Em terapia – voltemos ao assunto inicial – temos que nos apresentar sem defesas, relatar impressões do passado, tornar públicas nossas aflições mais secretas, perder o pudor diante das nossas fraquezas, ser honestos de uma forma quase violenta, tudo em busca de uma “absolvição” que nos permita viver sem arrastar tantas correntes. Como atingir o ponto nevrálgico das nossas dores sem o bisturi certeiro da palavra? É através dela que a gente se cura.


Martha Medeiros
Jornal de Santa Catarina
18/09/2011

8 comentários:

Toninho disse...

Linda e interessante estas reflexões a cerca da palavra e seu poder revolucionario.Gostei de "a pa lavra" iluminada idéia analogica, como a Metafora de Gilberto Gil.É maravilhoso o que se pode fazer no belo e correto delas.Pode a palavra preparar e revolver sentimentos e fazer da vida, um lugar melhor e mais emocionante e tambem o contrario.
Bela e inteligente escolha Denise nesta postagem e otimo ter vindo aqui hoje e ler esta reflexão profunda.
Meu carinhoso abraço de paz e luz.
Bjo.

Leonel disse...

Uma das coisas que diferenciam o ser humano dos outros seres é a capacidade de resolver as questões através da palavra...
E você sabe muito bem fazer uso da palavra...
Abraços, Denise!

MA FERREIRA disse...

Oie....

Amei o texto da Martha Medeiros.

A ultima frase: a procura da absolvição ficou na minha mente.

Eu faço terapia. E acho super importante a palavra.

A palavra que tem que ser entendida.

Acho que o terapeuta tem que se adequar a fala do paciente.

Eu faço terapia... e quando a fala do terapeuta não me chega;;;eu espero.... e digo...não entendi...

A sintonia acredito que venha dai Pq sem sintonia não ha terapia.

Bom...espero não ter escrito muita besteira...rsrs

Um beijinho....

Denise disse...

Oi Toninho, pra quem como eu, trabalha com a palavra, é importante refletir e conhecer o que as pessoas pensam sobre ela...eu adorei tuas observações, a comunicação é essencial, ela detém soluções, encera lindas declarações, salva e alegra, embora faça tanta confusão e provoque rupturas, dissabores, tristezas...mas, na terapia, através dela, a gente se cura!

Um grande abraço, meu amigo sempre presente e antenado...

Denise disse...

Verdade Leonel, embora hajam qüiproquós enormes por conta do mau uso delas, infelizmente.

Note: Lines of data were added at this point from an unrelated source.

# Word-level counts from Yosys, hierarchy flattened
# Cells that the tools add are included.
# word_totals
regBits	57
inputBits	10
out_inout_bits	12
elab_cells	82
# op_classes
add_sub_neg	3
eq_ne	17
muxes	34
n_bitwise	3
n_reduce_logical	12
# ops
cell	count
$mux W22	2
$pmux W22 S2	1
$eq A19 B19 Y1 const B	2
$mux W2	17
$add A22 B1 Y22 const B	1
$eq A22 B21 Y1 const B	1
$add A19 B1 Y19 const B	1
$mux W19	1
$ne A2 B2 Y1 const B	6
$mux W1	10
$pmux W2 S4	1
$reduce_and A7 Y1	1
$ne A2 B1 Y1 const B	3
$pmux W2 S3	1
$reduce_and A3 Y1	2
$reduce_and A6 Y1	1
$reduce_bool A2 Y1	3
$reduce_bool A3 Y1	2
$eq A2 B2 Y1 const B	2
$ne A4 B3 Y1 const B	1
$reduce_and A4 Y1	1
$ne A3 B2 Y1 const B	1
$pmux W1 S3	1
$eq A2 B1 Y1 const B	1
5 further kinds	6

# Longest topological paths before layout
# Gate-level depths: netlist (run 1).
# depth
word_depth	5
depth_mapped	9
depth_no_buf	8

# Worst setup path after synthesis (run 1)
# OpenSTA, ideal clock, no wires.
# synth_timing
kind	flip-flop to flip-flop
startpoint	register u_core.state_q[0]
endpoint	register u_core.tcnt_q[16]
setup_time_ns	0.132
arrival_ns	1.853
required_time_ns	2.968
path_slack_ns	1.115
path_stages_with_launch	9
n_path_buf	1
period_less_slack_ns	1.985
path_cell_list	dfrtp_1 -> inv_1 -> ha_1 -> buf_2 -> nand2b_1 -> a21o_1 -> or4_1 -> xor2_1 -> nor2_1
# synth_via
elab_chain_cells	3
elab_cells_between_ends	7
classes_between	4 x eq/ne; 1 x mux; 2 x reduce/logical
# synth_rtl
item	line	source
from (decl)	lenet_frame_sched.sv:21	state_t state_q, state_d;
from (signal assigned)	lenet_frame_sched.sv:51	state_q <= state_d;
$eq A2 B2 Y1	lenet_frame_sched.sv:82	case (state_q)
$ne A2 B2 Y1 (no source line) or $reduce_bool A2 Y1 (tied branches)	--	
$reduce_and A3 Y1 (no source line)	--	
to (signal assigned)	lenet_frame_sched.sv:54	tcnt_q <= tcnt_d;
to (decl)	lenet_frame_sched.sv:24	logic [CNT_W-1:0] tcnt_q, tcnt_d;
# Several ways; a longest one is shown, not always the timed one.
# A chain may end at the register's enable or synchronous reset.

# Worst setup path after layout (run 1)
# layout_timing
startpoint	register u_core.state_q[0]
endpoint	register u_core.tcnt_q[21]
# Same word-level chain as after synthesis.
--- src/rtl/hdmi_tx_config_sequencer.sv ---
// Walks the ADV7513 register table as I2C byte-writes, retrying NACKs and
// replaying the whole table on every hot-plug edge.
module hdmi_tx_config_sequencer #(
  parameter int unsigned POWERUP_CYCLES = 500000,
  parameter int unsigned RETRY_GAP      = 50000,
  parameter int unsigned MAX_RETRIES    = 3,
  parameter logic [6:0]  DEV_ADDR       = 7'h39
) (
  input  logic                              clk,
  input  logic                              rst,
  input  logic                              hpd_event,
  hdmi_tx_config_sequencer_if.master        cmd,
  output logic                              busy,
  output logic                              cfg_done,
  output logic                              cfg_error
);

  localparam int unsigned TIMER_MAX   = (POWERUP_CYCLES > RETRY_GAP) ? POWERUP_CYCLES : RETRY_GAP;
  localparam int unsigned TW          = (TIMER_MAX > 1) ? $clog2(TIMER_MAX) : 1;
  localparam int unsigned RW          = (MAX_RETRIES > 0) ? $clog2(MAX_RETRIES + 1) : 1;
  localparam int unsigned IW          = 4;
  localparam int unsigned NUM_ENTRIES = 12;

  typedef enum logic [2:0] {
    S_WAIT_PWR, S_ISSUE, S_WAIT_ACK, S_RETRY_WAIT, S_DONE, S_ERROR
  } state_t;

  // {register, data} pairs in write order
  function automatic logic [15:0] table_entry(input logic [IW-1:0] i);
    case (i)
      4'd0:    return 16'h4110;
      4'd1:    return 16'h9803;
      4'd2:    return 16'h9AE0;
      4'd3:    return 16'h9C30;
      4'd4:    return 16'h9D61;
      4'd5:    return 16'hA2A4;
      4'd6:    return 16'hA3A4;
      4'd7:    return 16'hE0D0;
      4'd8:    return 16'hF900;
      4'd9:    return 16'h1500;
      4'd10:   return 16'h1630;
      4'd11:   return 16'hAF04;
      default: return 16'h0000;
    endcase
  endfunction

  state_t        state, state_n;
  logic [TW-1:0] timer, timer_n;
  logic [IW-1:0] index, index_n;
  logic [RW-1:0] retries, retries_n;
  logic          pending, pending_n;
  logic          restart;
  logic          hpd_s1, hpd_s2, hpd_s3;
  logic          hpd_rise;
  logic          valid_q, valid_n;
  logic [7:0]    reg_q, reg_n, data_q, data_n;
  logic          busy_n, cfg_done_n, cfg_error_n;
  logic [15:0]   entry_n;

  assign cmd.cmd_valid = valid_q;
  assign cmd.cmd_reg   = reg_q;
  assign cmd.cmd_data  = data_q;
  assign cmd.cmd_dev   = DEV_ADDR;

  // Two-flop synchroniser plus edge detect for the hot-plug line
  always_ff @(posedge clk or posedge rst) begin
    if (rst) begin
      hpd_s1 <= 1'b0;
      hpd_s2 <= 1'b0;
      hpd_s3 <= 1'b0;
    end else begin
      hpd_s1 <= hpd_event;
      hpd_s2 <= hpd_s1;
      hpd_s3 <= hpd_s2;
    end
  end

  assign hpd_rise = hpd_s2 & ~hpd_s3;

  always_ff @(posedge clk or posedge rst) begin
    if (rst) begin
      state     <= S_WAIT_PWR;
      timer     <= '0;
      index     <= '0;
      retries   <= '0;
      pending   <= 1'b0;
      valid_q   <= 1'b0;
      reg_q     <= '0;
      data_q    <= '0;
      busy      <= 1'b1;
      cfg_done  <= 1'b0;
      cfg_error <= 1'b0;
    end else begin
      state     <= state_n;
      timer     <= timer_n;
      index     <= index_n;
      retries   <= retries_n;
      pending   <= pending_n;
      valid_q   <= valid_n;
      reg_q     <= reg_n;
      data_q    <= data_n;
      busy      <= busy_n;
      cfg_done  <= cfg_done_n;
      cfg_error <= cfg_error_n;
    end
  end

  always_comb begin
    state_n   = state;
    timer_n   = timer;
    index_n   = index;
    retries_n = retries;
    pending_n = pending;
    restart   = 1'b0;

    case (state)
      S_WAIT_PWR: begin
        if (hpd_rise) begin
          restart = 1'b1;
        end else if (timer == TW'(POWERUP_CYCLES - 1)) begin
          state_n = S_ISSUE;
          timer_n = '0;
        end else begin
          timer_n = timer + TW'(1);
        end
      end
      // An accept in the same cycle as a hot-plug edge still goes out; restart follows its DONE
      S_ISSUE: begin
        if (valid_q && cmd.cmd_ready) begin
          state_n   = S_WAIT_ACK;
          pending_n = hpd_rise;
        end else if (hpd_rise) begin
          restart = 1'b1;
        end
      end
      S_WAIT_ACK: begin
        if (cmd.cmd_done) begin
          if (pending || hpd_rise) begin
            restart = 1'b1;
          end else if (!cmd.cmd_nack) begin
            if (index == IW'(NUM_ENTRIES - 1)) begin
              state_n = S_DONE;
            end else begin
              index_n   = index + IW'(1);
              retries_n = '0;
              state_n   = S_ISSUE;
            end
          end else if (retries == RW'(MAX_RETRIES)) begin
            state_n = S_ERROR;
          end else begin
            retries_n = retries + RW'(1);
            timer_n   = '0;
            state_n   = S_RETRY_WAIT;
          end
        end else if (hpd_rise) begin
          pending_n = 1'b1;
        end
      end
      S_RETRY_WAIT: begin
        if (hpd_rise) begin
          restart = 1'b1;
        end else if (timer == TW'(RETRY_GAP - 1)) begin
          state_n = S_ISSUE;
          timer_n = '0;
        end else begin
          timer_n = timer + TW'(1);
        end
      end
      S_DONE, S_ERROR: begin
        if (hpd_rise) restart = 1'b1;
      end
      default: state_n = S_WAIT_PWR;
    endcase

    if (restart) begin
      state_n   = S_WAIT_PWR;
      timer_n   = '0;
      index_n   = '0;
      retries_n = '0;
      pending_n = 1'b0;
    end

    // Registered outputs follow the state being entered
    entry_n     = table_entry(index_n);
    valid_n     = (state_n == S_ISSUE);
    reg_n       = valid_n ? entry_n[15:8] : reg_q;
    data_n      = valid_n ? entry_n[7:0]  : data_q;
    busy_n      = !((state_n == S_DONE) || (state_n == S_ERROR));
    cfg_done_n  = (state_n == S_DONE);
    cfg_error_n = (state_n == S_ERROR);
  end

endmodule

Obrigada, meu amigo, mas onde as uso melhor é no meu trabalho, o que me deixa feliz!
Um abração pra vc!

Denise disse...

Besteira alguma Ma, o processo de terapia ocorre pela palavra, que precisa sim ser interpretada, trocada, repetida, simplificada, resumida, mas sempre, compreendida. E a sintonia a que vc se refere, ou rapport (como dizemos) é fundamental nessa interação. Que legal que vc faz terapia, eu a defendo pq acredito realmente, e pq considero uma missão, tanto que pude me tornar terapeuta...

Eu gosto demais da maneira como a Matha Medeiros escreve, ela usa bem as palavras...certamente!

Adorei te encontrar aqui, coisa bem boa, viu?!!
Bjos, Ma, um lindo fds pra vc!

Anônimo disse...

Olha,maravilhoso texto,aliás o blog é muito lindo,parabéns!
A Martha Medeiros é uma pessoa que quanto mais leio,mais quero ler,porque ela inspira,ela ri e chora com a gnte,parece até que já passou por tudo que passamos e ainda vamos viver.
É incrível ler o que ela diz,e a palavra é exatamente isso,é a força maior que temos,através dela demosntramos ternura,carinho,afeto,desaprovação e milhares de outras coisas.
Abraço,=)

Denise disse...

Que pena que não se identificou, um comentário tão gostoso, que agradeço e endosso, pq tb a sinto assim, * íntima de meus sentimentos *

Grata pela visita, um abraço pra vc!